After looking deeply into these memories I was horrified, not by Rampart but by his enemies, this horror came from people. Just by looking at how they treat dungeon spirits, how they exploit dungeon spirits, how they torture our kind and use us to satisfy their greed. There was no other reason, they hunt dungeons not because of the power of past dungeon spirits but because of our ability to turn DP into monsters and treasure.

Essentially using us as tools to further themselves, no matter the method. Creating all kinds of monsters to be used as slaves depending on their race, creating treasures to profit one way or another.
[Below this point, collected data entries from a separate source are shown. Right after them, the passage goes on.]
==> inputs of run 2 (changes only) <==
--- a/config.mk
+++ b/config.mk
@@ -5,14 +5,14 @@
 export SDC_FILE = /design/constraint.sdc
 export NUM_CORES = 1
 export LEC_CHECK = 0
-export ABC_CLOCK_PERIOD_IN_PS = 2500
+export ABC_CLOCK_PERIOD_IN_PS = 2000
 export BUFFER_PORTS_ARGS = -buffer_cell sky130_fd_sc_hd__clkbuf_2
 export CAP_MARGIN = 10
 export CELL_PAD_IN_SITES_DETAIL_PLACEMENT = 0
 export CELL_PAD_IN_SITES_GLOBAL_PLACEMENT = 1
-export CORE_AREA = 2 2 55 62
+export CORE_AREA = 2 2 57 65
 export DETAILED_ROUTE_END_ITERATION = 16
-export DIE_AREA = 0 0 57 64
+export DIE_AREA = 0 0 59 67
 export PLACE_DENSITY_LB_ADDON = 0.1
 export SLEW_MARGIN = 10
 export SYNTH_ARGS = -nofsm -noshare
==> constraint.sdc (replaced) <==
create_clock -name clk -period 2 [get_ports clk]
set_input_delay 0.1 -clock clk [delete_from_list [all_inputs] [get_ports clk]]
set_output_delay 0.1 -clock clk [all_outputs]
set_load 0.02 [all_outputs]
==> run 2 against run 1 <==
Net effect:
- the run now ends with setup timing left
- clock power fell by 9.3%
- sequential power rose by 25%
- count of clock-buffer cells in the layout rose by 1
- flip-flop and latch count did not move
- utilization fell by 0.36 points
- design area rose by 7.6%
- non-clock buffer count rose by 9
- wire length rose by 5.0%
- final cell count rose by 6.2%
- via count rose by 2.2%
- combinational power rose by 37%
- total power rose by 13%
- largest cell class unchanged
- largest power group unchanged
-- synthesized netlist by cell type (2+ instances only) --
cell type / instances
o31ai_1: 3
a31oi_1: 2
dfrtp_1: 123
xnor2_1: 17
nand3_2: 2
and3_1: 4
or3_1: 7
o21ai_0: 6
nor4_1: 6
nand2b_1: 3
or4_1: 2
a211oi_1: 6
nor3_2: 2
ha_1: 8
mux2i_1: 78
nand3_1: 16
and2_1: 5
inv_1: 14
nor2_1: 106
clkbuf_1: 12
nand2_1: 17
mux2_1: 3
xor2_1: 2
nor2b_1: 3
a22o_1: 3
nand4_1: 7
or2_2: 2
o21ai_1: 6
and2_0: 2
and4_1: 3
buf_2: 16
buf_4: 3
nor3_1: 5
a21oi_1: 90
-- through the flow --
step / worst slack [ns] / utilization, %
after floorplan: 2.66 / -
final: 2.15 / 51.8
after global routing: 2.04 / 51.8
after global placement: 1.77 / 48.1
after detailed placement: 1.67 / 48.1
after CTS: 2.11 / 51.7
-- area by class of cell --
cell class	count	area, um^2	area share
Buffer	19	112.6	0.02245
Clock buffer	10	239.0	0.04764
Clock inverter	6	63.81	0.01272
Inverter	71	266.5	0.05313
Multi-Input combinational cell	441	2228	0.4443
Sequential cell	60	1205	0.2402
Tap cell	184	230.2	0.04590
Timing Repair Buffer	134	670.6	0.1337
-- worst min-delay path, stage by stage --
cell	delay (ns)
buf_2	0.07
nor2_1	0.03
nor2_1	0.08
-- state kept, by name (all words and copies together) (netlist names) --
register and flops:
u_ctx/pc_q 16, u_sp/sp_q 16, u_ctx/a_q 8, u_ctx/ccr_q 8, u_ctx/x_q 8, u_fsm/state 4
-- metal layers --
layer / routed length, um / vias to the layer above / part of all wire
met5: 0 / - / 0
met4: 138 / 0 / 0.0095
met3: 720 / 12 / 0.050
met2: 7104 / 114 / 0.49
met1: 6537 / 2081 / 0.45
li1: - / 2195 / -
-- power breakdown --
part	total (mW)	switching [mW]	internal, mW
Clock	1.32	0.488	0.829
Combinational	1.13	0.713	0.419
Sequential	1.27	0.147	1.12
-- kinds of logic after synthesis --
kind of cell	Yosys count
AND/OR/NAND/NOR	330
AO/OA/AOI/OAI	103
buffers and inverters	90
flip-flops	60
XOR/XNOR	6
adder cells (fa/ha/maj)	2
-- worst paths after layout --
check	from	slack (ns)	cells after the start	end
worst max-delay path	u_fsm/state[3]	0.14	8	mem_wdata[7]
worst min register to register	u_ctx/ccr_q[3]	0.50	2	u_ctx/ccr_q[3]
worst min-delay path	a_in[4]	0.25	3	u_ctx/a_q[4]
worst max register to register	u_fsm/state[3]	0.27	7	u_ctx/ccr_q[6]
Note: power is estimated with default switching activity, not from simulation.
<file path="config.mk">
export PLATFORM = sky130hd
export DESIGN_NAME = rx_pipe_alloc
export DESIGN_NICKNAME = d
export VERILOG_FILES = /design/src/rtl/pipe_alloc_pkg.sv /design/src/rtl/pipe_alloc_dp.sv /design/src/rtl/pipe_alloc_ctl.sv /design/src/rtl/rx_pipe_alloc.sv
export SDC_FILE = /design/constraint.sdc
export NUM_CORES = 1
export LEC_CHECK = 0
export BUFFER_PORTS_ARGS = -buffer_cell sky130_fd_sc_hd__buf_2
export CAP_MARGIN = 20
export CORE_MARGIN = 10
export CORE_UTILIZATION = 53
export DETAILED_ROUTE_END_ITERATION = 8
export MAX_ROUTING_LAYER = met4
export PLACE_DENSITY = 0.77
export SLEW_MARGIN = 40
export SYNTH_ARGS = -nofsm -noshare
export SYNTH_HDL_FRONTEND = slang
export SYNTH_SLANG_ARGS = --single-unit
</file>
<file path="constraint.sdc">
create_clock -name clk -period 2.85 [get_ports clk]
set_input_delay 0.4275 -clock clk [delete_from_list [all_inputs] [get_ports clk]]
set_output_delay 0.4275 -clock clk [all_outputs]
set_load 0.05 [all_outputs]
</file>
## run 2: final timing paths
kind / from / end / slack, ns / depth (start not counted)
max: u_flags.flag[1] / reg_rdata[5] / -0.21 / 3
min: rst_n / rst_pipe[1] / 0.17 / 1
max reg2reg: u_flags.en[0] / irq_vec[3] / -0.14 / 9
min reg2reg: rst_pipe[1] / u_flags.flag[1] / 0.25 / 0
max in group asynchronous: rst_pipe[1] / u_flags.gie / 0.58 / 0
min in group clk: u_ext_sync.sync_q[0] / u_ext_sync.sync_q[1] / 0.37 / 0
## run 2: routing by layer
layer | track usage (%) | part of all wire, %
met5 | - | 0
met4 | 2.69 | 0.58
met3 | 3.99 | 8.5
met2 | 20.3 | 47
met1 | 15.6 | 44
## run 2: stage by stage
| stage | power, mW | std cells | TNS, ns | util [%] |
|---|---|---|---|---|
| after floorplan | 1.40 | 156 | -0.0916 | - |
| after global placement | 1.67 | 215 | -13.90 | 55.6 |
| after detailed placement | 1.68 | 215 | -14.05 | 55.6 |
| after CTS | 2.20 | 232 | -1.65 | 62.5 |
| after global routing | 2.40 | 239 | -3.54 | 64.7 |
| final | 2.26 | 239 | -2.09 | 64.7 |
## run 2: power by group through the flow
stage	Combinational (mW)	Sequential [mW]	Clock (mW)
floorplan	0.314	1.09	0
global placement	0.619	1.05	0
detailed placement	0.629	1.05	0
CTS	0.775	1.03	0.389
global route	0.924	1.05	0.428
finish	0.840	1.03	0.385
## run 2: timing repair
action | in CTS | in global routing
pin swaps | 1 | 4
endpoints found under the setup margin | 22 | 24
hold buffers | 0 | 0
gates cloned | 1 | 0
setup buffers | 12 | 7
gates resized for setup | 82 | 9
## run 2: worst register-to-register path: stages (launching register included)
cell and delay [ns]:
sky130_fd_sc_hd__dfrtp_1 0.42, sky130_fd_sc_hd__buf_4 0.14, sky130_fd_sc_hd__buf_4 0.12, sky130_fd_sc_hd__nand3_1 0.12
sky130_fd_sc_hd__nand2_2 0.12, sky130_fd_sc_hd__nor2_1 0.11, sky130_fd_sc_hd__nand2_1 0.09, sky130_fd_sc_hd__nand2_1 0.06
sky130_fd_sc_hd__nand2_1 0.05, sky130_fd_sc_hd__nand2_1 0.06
### src/rtl/mmc_pkg.sv
package mmc_pkg;
  localparam int SUB_W       = 4;
  localparam int SUB_ENTRIES = 1 << SUB_W;

  // Does a table entry value satisfy a value/care nibble?
  function automatic logic nib_hit(input logic [SUB_W-1:0] entry,
                                   input logic [SUB_W-1:0] val,
                                   input logic [SUB_W-1:0] care);
    return ((entry ^ val) & care) == '0;
  endfunction

  // Registered levels in the reduction tree
  function automatic int tree_depth(input int n);
    return (n <= 1) ? 0 : $clog2(n);
  endfunction
endpackage

### src/rtl/mmc_subtable.sv
module mmc_subtable
  import mmc_pkg::*;
#(
  parameter int NRULES = 8
) (
  input  logic                      clk,
  input  logic                      rst_n,
  input  logic [SUB_W-1:0]          rd_nib,
  output logic [NRULES-1:0]         rd_vec,
  input  logic                      wr_en,
  input  logic [$clog2(NRULES)-1:0] wr_rule,
  input  logic                      wr_active,
  input  logic [SUB_W-1:0]          wr_val,
  input  logic [SUB_W-1:0]          wr_care
);
  logic [NRULES-1:0] tbl [SUB_ENTRIES];

  // Read uses the contents before any write on the same edge
  always_ff @(posedge clk) begin
    if (!rst_n) begin
      for (int e = 0; e < SUB_ENTRIES; e++) tbl[e] <= '0;
      rd_vec <= '0;
    end else begin
      if (wr_en) begin
        for (int e = 0; e < SUB_ENTRIES; e++)
          tbl[e][wr_rule] <= wr_active & nib_hit(SUB_W'(e), wr_val, wr_care);
      end
      rd_vec <= tbl[rd_nib];
    end
  end

  // a disabled rule reads back as zero two edges later
  a_r8_disabled_reads_zero: assert property (@(posedge clk) disable iff (!rst_n)
    ($past(wr_en, 2) && !$past(wr_active, 2)) |-> !rd_vec[$past(wr_rule, 2)]);

  // a fully ignored nibble of an active rule reads back as one
  a_r6_wildcard_reads_one: assert property (@(posedge clk) disable iff (!rst_n)
    ($past(wr_en, 2) && $past(wr_active, 2) && ($past(wr_care, 2) == '0))
      |-> rd_vec[$past(wr_rule, 2)]);
endmodule

### src/rtl/mmc_and_tree.sv
module mmc_and_tree
  import mmc_pkg::*;
#(
  parameter int NRULES = 8,
  parameter int NIN    = 26
) (
  input  logic              clk,
  input  logic              rst_n,
  input  logic              vld_in,
  input  logic [NRULES-1:0] vec_in [NIN],
  output logic              vld_out,
  output logic [NRULES-1:0] vec_out
);
  localparam int LV = tree_depth(NIN);
  localparam int P  = 1 << LV;

  for (genvar l = 0; l <= LV; l++) begin : g_lv
    localparam int W = P >> l;
    logic [NRULES-1:0] node [W];
    logic              vld;
    if (l == 0) begin : g_leaf
      for (genvar j = 0; j < W; j++) begin : g_pad
        if (j < NIN) begin : g_in
          assign node[j] = vec_in[j];
        end else begin : g_one
          assign node[j] = '1;
        end
      end
      assign vld = vld_in;
    end else begin : g_red
      always_ff @(posedge clk) begin
        if (!rst_n) vld <= 1'b0;
        else        vld <= g_lv[l-1].vld;
      end
      for (genvar j = 0; j < W; j++) begin : g_pair
        always_ff @(posedge clk)
          node[j] <= g_lv[l-1].node[2*j] & g_lv[l-1].node[2*j+1];
      end
    end
  end

  assign vld_out = g_lv[LV].vld;
  assign vec_out = g_lv[LV].node[0];
endmodule

### src/rtl/mm_hdr_classifier.sv
module mm_hdr_classifier
  import mmc_pkg::*;
#(
  parameter int ADDR_W  = 32,
  parameter int PORT_W  = 16,
  parameter int PROTO_W = 8,
  parameter int NRULES  = 8,
  localparam int KEY_W  = 2*ADDR_W + 2*PORT_W + PROTO_W,
  localparam int RIDX_W = $clog2(NRULES)
) (
  input  logic               clk,
  input  logic               rst_n,
  input  logic               in_valid,
  input  logic [ADDR_W-1:0]  hdr_src,
  input  logic [ADDR_W-1:0]  hdr_dst,
  input  logic [PORT_W-1:0]  hdr_sport,
  input  logic [PORT_W-1:0]  hdr_dport,
  input  logic [PROTO_W-1:0] hdr_proto,
  input  logic               upd_en,
  input  logic [RIDX_W-1:0]  upd_rule,
  input  logic               upd_active,
  input  logic [KEY_W-1:0]   upd_val,
  input  logic [KEY_W-1:0]   upd_care,
  output logic               out_valid,
  output logic [NRULES-1:0]  out_vec,
  output logic               out_any
);
  localparam int NSUB = KEY_W / SUB_W;
  localparam int LAT  = 1 + tree_depth(NSUB);

  logic [KEY_W-1:0]  key;
  logic [NRULES-1:0] sub_vec [NSUB];
  logic              look_vld;
  logic              tree_vld;
  logic [NRULES-1:0] tree_vec;

  assign key = {hdr_src, hdr_dst, hdr_sport, hdr_dport, hdr_proto};

  // Valid follows the one-cycle table read
  always_ff @(posedge clk) begin
    if (!rst_n) look_vld <= 1'b0;
    else        look_vld <= in_valid;
  end

  for (genvar k = 0; k < NSUB; k++) begin : g_sub
    mmc_subtable #(.NRULES(NRULES)) u_tbl (
      .clk      (clk),
      .rst_n    (rst_n),
      .rd_nib   (key[k*SUB_W +: SUB_W]),
      .rd_vec   (sub_vec[k]),
      .wr_en    (upd_en),
      .wr_rule  (upd_rule),
      .wr_active(upd_active),
      .wr_val   (upd_val[k*SUB_W +: SUB_W]),
      .wr_care  (upd_care[k*SUB_W +: SUB_W])
    );
  end

  mmc_and_tree #(.NRULES(NRULES), .NIN(NSUB)) u_tree (
    .clk    (clk),
    .rst_n  (rst_n),
    .vld_in (look_vld),
    .vec_in (sub_vec),
    .vld_out(tree_vld),
    .vec_out(tree_vec)
  );

  assign out_valid = tree_vld;
  assign out_vec   = tree_vld ? tree_vec : '0;
  assign out_any   = |out_vec;

  // fixed latency in both directions
  a_r3_valid_after_lat: assert property (@(posedge clk) disable iff (!rst_n)
    $past(in_valid, LAT) |-> out_valid);
  a_r3_no_spurious_valid: assert property (@(posedge clk) disable iff (!rst_n)
    out_valid |-> $past(in_valid, LAT));
  // flag only with a valid, non-empty result
  a_r4_any_needs_hit: assert property (@(posedge clk) disable iff (!rst_n)
    out_any |-> (out_valid && out_vec != '0));
endmodule

### config.mk
export PLATFORM = sky130hd
export DESIGN_NAME = mm_hdr_classifier
export DESIGN_NICKNAME = d
export VERILOG_FILES = /design/src/rtl/mmc_pkg.sv /design/src/rtl/mmc_subtable.sv /design/src/rtl/mmc_and_tree.sv /design/src/rtl/mm_hdr_classifier.sv
export SDC_FILE = /design/constraint.sdc
export NUM_CORES = 2
export LEC_CHECK = 0
export BUFFER_PORTS_ARGS = -buffer_cell sky130_fd_sc_hd__buf_2
export CORE_MARGIN = 8
export CORE_UTILIZATION = 45
export DETAILED_ROUTE_END_ITERATION = 6
export HOLD_SLACK_MARGIN = 0.02
export PLACE_DENSITY_LB_ADDON = 0.3
export SLEW_MARGIN = 20
export SYNTH_ARGS = -nofsm -noshare
export SYNTH_HDL_FRONTEND = slang
export SYNTH_SLANG_ARGS = --single-unit
### constraint.sdc
create_clock -name clk -period 10.9 [get_ports clk]
set_clock_uncertainty 0.1 [all_clocks]
set_input_delay 0.545 -clock clk [delete_from_list [all_inputs] [get_ports clk]]
set_output_delay 0.545 -clock clk [all_outputs]
set_load 0.005 [all_outputs]
# Yosys cells after proc, flatten, opt, wreduce, memory -nomap -nowiden
# Memories as Yosys holds them, arrays and structs flattened. A register that Yosys moved wholly into a read port is not among the register bits.
# Index checks and enable logic that the tools add are counted.
# classes
add_sub_neg	0
mul	0
div	0
n_lt_le_gt_ge	2
n_eq_ne	0
n_shift	0
muxes	3335
n_bitwise	4578
reduce_logical	444
# op_table
op	count
$mux 1	3332
$or 1x1->1	3328
$and 4x4->4	416
$logic_not 4->1	416
$and 1x1->1	416
$not 2->2	156
$not 3->3	104
$and 8x8->8	28
$not 1->1	104
$not 4->4	26
$logic_not 1->1	26
$mux 8	2
$reduce_or 8->1	1
$lt 3x4->1 const B	1
$demux 1 s3	1
$ge 3x1->1 const B	1
$logic_and 1x1->1	1
# word_totals
reg_bits	6
latchBits	0
mem_bits_rw	3576
rom_bits	0
inputBits	320
word_cells	8396
mem_count	31
# memory_table
memory	depth	width	read_ports	rd_ports_with_merged_regs	write_ports	line_no	rtl
g_sub[0].u_tbl.tbl	16	8	1	1	16	mmc_subtable.sv:16	logic [NRULES-1:0] tbl [SUB_ENTRIES];
g_sub[10].u_tbl.tbl	16	8	1	1	16	mmc_subtable.sv:16	
g_sub[11].u_tbl.tbl	16	8	1	1	16	mmc_subtable.sv:16	
g_sub[12].u_tbl.tbl	16	8	1	1	16	mmc_subtable.sv:16	
g_sub[13].u_tbl.tbl	16	8	1	1	16	mmc_subtable.sv:16	
g_sub[14].u_tbl.tbl	16	8	1	1	16	mmc_subtable.sv:16	
+25 memories	n/a	n/a	n/a	n/a	n/a	n/a	

# Depth between registers and ports, before layout
# logic_depth
depth_word	6
mapped_depth	7

# Modules after synthesis
# From an unflattened synthesis, not the netlist that was laid out.
# hier_totals
hier_cells	11115
hier_area_um2	155867.0
# by_module_without_submodules
mod	n_inst	cells_each	area_each_um2
mmc_subtable at g_sub[12].u_tbl ...	20	409	5780.5
mmc_subtable at g_sub[0].u_tbl ...	4	417	5726.7
mmc_subtable at g_sub[11].u_tbl	1	417	5775.5
mmc_subtable at g_sub[10].u_tbl	1	411	5756.8
mmc_and_tree	1	426	5706.7
mm_hdr_classifier	1	13	110.1

# Worst setup path before layout
# OpenSTA, ideal clock, no wires.
# synth_timing
path_kind	in2reg
from	input port rst_n
to	memory g_sub[0].u_tbl.tbl[0][7] (enable)
t_arrival_ns	8.095
required_ns	7.749
path_slack_ns	-0.347
stages	6
path_buffers	3
cell_sequence	and3_1 -> buf_2 -> nand3_2 -> buf_2 -> buf_2 -> nand2_1
# synth_lines
item	line_no	rtl
start, declared	mm_hdr_classifier.sv:12	input logic rst_n,
end, declared	mmc_subtable.sv:16	

==> out/qor.txt <==
Avg WL per Cell: 25.6 um
CTS Buf Count: 376
design area: 171000 um2
Max Root-Sink Buffers: 4
min cycle time layout: 4.94 ns
share of cells above drive strength 1: 11.5%
most used cell, CP: buf_4
Synth Register Bits: 3758
placer's final routability congestion estimate: 0.867
Area contributors post-synth: edfxtp_1 66%, mux2i_1 8.3%, dfxtp_1 5.7%, nor2_1 5.6%, mux4_2 3.1%
dpl cells: 14900
Seq/Total Area, Yosys: 71.3%
Leakage: 60.6 nW
WP data arrival: 5.56 ns
Synthesis Warnings: 0
crit-path cells: dlygate4sd3_1 -> buf_6 -> buf_4 -> buf_4 -> nand2_4 -> buf_4 -> or3_1 -> nand2b_1 -> a21oi_1 -> dlygate4sd3_1
initial DRC count: 10500
synthesized area per cell: 14.4 um2
cell area after synthesis: 152000 um2
Starting Density: 45.2%
first-pass GRT wire length: 588000 um
core area: 337000 um2
Critical-path top delay cell: dlygate4sd3_1
CP startpoint kind: input pin
buffers plus inverters on the worst setup path: 6
Die Wd: 598 um
EDFF count, synth: 3328
Async SR Flop Fraction: 0%
pre-CTS setup slack: 5.63 ns
Worst Slack Setup Final: 5.96 ns
Max-slew headroom: 22.3%
maximum fanout along the worst path: 36
Row Count: 213
die height: 598 um
fin. max-slew vios: 0
largest net degree at the start of global routing: 161
Detailed Routing Iterations Pass 1: 7
area grow syn2layout: 12.5%
Slew @ Worst Pin: 1.16 ns
vias after detailed routing: 89800
drt via density: 5.69
top cells by count, synth: 3328 x edfxtp_1, 2279 x nor2_1, 1261 x mux2i_1
gr ovfl total: 0
CTS tree: built
CP required: 11.52 ns
clk slew on worst S/H paths: 0.06 ns
DP Area: 157000 um2
worst vdd ir: 0.134 mV
initial antenna violation count: 87
# IOs: 330
final hold vios: 0
NumNets Final: 11200
fmax: 0.202 GHz
count leader, synth: edfxtp_1
Post-DP HPWL: 255000 um
fillcell total: 27800
Setup-failing EPs final: 0
Global Route Usage Sum: 21.8%
syn nets: 10900
Hold Crit Class: input pin to flop
main flop type after synthesis: edfxtp_1
outcome: finished with violations
pwr dens: 190 nW/um2
register area: 109000 um2
Post-CTS Hold Buffers: 92
Mapped Cells: 10600
clock root buffer: clkbuf_16
Gates resized, CTS repair: 0
Fin Setup TNS: 0 ns
cell type with the largest total area after synthesis: edfxtp_1
Crit path largest cell delay: 0.74 ns
post-CTS setup buffer count: 0
Clk Latency, worst-skew pair: 0.97 ns
multi-input logic area: 40500 um2
number of distinct library cells after synthesis: 52
CP Capture Type: flop
Worst Setup Path Type: input pin to flop
Routed Antenna Nets: 1
vias in the first global route: 89000
I/O Buffers: 329
htree depth: 5
max-cap viol count: 0
failing checks: antenna rules, DRC
top cell type's share of synthesized area: 65.6%
Top Family by Delay on Critical Path: buffers and inverters
clk sink count: 3758
die area: 357000 um2
Post-Layout Cell Count: 15800
RSZ-0062 raised after global routing: false
final worst path period share: 45.3%
DRC viols: 1
Routed WL: 404000 um
-- worst register-to-register path, stage by stage (launching register included) --
cell,delay (ns)
edfxtp_1,0.33
mux2i_1,0.09
a22oi_1,0.44
o2111ai_1,0.16
dlygate4sd3_1,0.58
a21oi_1,0.19
dlygate4sd3_1,0.61
-- logic make-up (layout without fill, tap and decap cells) --
group	after synthesis	count (layout)	share of synthesized area [%]
AOI/OAI and AO/OA	977	977	4.52
and+or+nand+nor	3752	3752	10.5
buffers and inverters	611	1250	2.26
muxes	1472	1472	11.4
DFF	3758	3758	71.3
other	0	68	0
-- metal layers --
metal	part of all wire [%]	global-route usage, %	wire length, um	up-vias
li1	-	-	-	39800
met1	40	29.0	161000	45300
met2	49	36.5	198000	3967
met3	7.6	3.45	30800	717
met4	3.7	8.02	14800	24
met5	0.038	0	155	-
--- config.mk ---
export PLATFORM = sky130hd
export DESIGN_NAME = twostage_wdt
export DESIGN_NICKNAME = d
export VERILOG_FILES = /design/src/rtl/wdt_pkg.sv /design/src/rtl/wdt_timebase.sv /design/src/rtl/wdt_ctrl.sv /design/src/rtl/wdt_rst_pulse.sv /design/src/rtl/twostage_wdt.sv
export SDC_FILE = /design/constraint.sdc
export NUM_CORES = 1
export LEC_CHECK = 0
export BUFFER_PORTS_ARGS = -buffer_cell sky130_fd_sc_hd__clkbuf_2
export CAP_MARGIN = 20
export CORE_ASPECT_RATIO = 0.7
export CORE_MARGIN = 10
export CORE_UTILIZATION = 45
export DETAILED_ROUTE_END_ITERATION = 8
export PLACE_DENSITY = 0.81
export SYNTH_ARGS = -nofsm -noshare
export SYNTH_HDL_FRONTEND = slang
export SYNTH_SLANG_ARGS = --single-unit
--- constraint.sdc ---
create_clock -name clk_i -period 6.5 [get_ports clk_i]
set_input_delay 0.325 -clock clk_i [delete_from_list [all_inputs] [get_ports clk_i]]
set_output_delay 0.325 -clock clk_i [all_outputs]
set_load 0.01 [all_outputs]
===== src/rtl/eagen_pkg.sv =====
package eagen_pkg;

    parameter int unsigned AW = 32;
    parameter int unsigned DW = 8;

    typedef enum logic [2:0] {
        M_GBR_IDX  = 3'd0,
        M_PC_WORD  = 3'd1,
        M_PC_LONG  = 3'd2,
        M_PC_BRA   = 3'd3,
        M_TBR_DBL  = 3'd4
    } ea_mode_e;

    typedef struct packed {
        logic [AW-1:0] addr;
        logic          legal;
        logic          indirect;
    } ea_calc_t;

    typedef enum logic {
        ST_IDLE = 1'b0,
        ST_WAIT = 1'b1
    } ea_state_e;

    function automatic logic [AW-1:0] zext(input logic [DW-1:0] d);
        return {{(AW-DW){1'b0}}, d};
    endfunction

    function automatic logic [AW-1:0] sext(input logic [DW-1:0] d);
        return {{(AW-DW){d[DW-1]}}, d};
    endfunction

endpackage
--- src/rtl/dcnt_digit_stage.sv ---
// One registered decimal digit with load priority over counting.
module dcnt_digit_stage
   import dcnt_pkg::*;
(
   input  logic clk_i,
   input  logic arst_i,
   input  logic load_i,
   input  bcd_t load_val_i,
   input  logic en_i,
   input  dir_e dir_i,
   output bcd_t q_o,
   output logic at_edge_o
);
   bcd_t digit_q;
   bcd_t digit_nxt;

   dcnt_digit_step u_step (
      .cur_i     (digit_q),
      .dir_i     (dir_i),
      .nxt_o     (digit_nxt),
      .at_edge_o (at_edge_o)
   );

   always_ff @(posedge clk_i or posedge arst_i) begin
      if (arst_i)      digit_q <= BCD_BOTTOM;
      else if (load_i) digit_q <= load_val_i;
      else if (en_i)   digit_q <= digit_nxt;
   end

   assign q_o = digit_q;
endmodule

--- src/rtl/dec_updown_counter.sv ---
// Cascaded decimal counter; higher digits are enabled in the same cycle
// as the lower rollover, never from a registered carry.
module dec_updown_counter
   import dcnt_pkg::*;
#(
   parameter int unsigned NUM_DIGITS = 2,
   parameter bit          LOOKAHEAD  = 1'b1
) (
   input  logic                        clk_i,
   input  logic                        arst_i,
   input  logic                        load_i,
   input  logic [4*NUM_DIGITS-1:0]     load_val_i,
   input  logic                        cnt_en_i,
   input  logic                        dir_i,
   output logic [4*NUM_DIGITS-1:0]     count_o,
   output logic                        term_o
);
   localparam int unsigned TOTAL_W = BCD_W * NUM_DIGITS;

   if (NUM_DIGITS < 1 || NUM_DIGITS > 8) begin : g_bad_digits
      $error("dec_updown_counter: NUM_DIGITS must be 1..8");
   end
   if (TOTAL_W != 4 * NUM_DIGITS) begin : g_bad_width
      $error("dec_updown_counter: digit width must be 4");
   end

   dir_e                  dir_sel;
   logic [NUM_DIGITS-1:0] stage_en;
   logic [NUM_DIGITS-1:0] stage_edge;

   assign dir_sel     = dir_e'(dir_i);
   assign stage_en[0] = cnt_en_i;

   for (genvar k = 0; k < NUM_DIGITS; k++) begin : g_digit
      dcnt_digit_stage u_stage (
         .clk_i      (clk_i),
         .arst_i     (arst_i),
         .load_i     (load_i),
         .load_val_i (load_val_i[k*BCD_W +: BCD_W]),
         .en_i       (stage_en[k]),
         .dir_i      (dir_sel),
         .q_o        (count_o[k*BCD_W +: BCD_W]),
         .at_edge_o  (stage_edge[k])
      );
      if (k > 0) begin : g_en
         if (LOOKAHEAD) begin : g_look
            assign stage_en[k] = cnt_en_i & (&stage_edge[k-1:0]);
         end else begin : g_ripple
            assign stage_en[k] = stage_en[k-1] & stage_edge[k-1];
         end
      end
   end

   assign term_o = stage_en[NUM_DIGITS-1] & stage_edge[NUM_DIGITS-1];
endmodule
I'm getting sick, just from seeing how cruel society is being towards our kind. The worse part is no laws apply to dungeon spirits other than the enslaving rights. Monsters birthed in these conditions always suffer one way or another.

I examine all of these memories, only to find there is no haven for dungeon spirits. Just thinking about is causing me to wonder, will people just turn on me like what happened in these memories as soon as they know I'm a dungeon spirit?

Is it even possible to hide completely from dungeon hunting experts?

----

...What?

----

Seriously!!!???

----

It's fine, this is good enough to hide for a while, good to know, I have a better chance at not being found out. Just that I need to find ways to hide my new sub-cores and to be prepared for those certain types of search.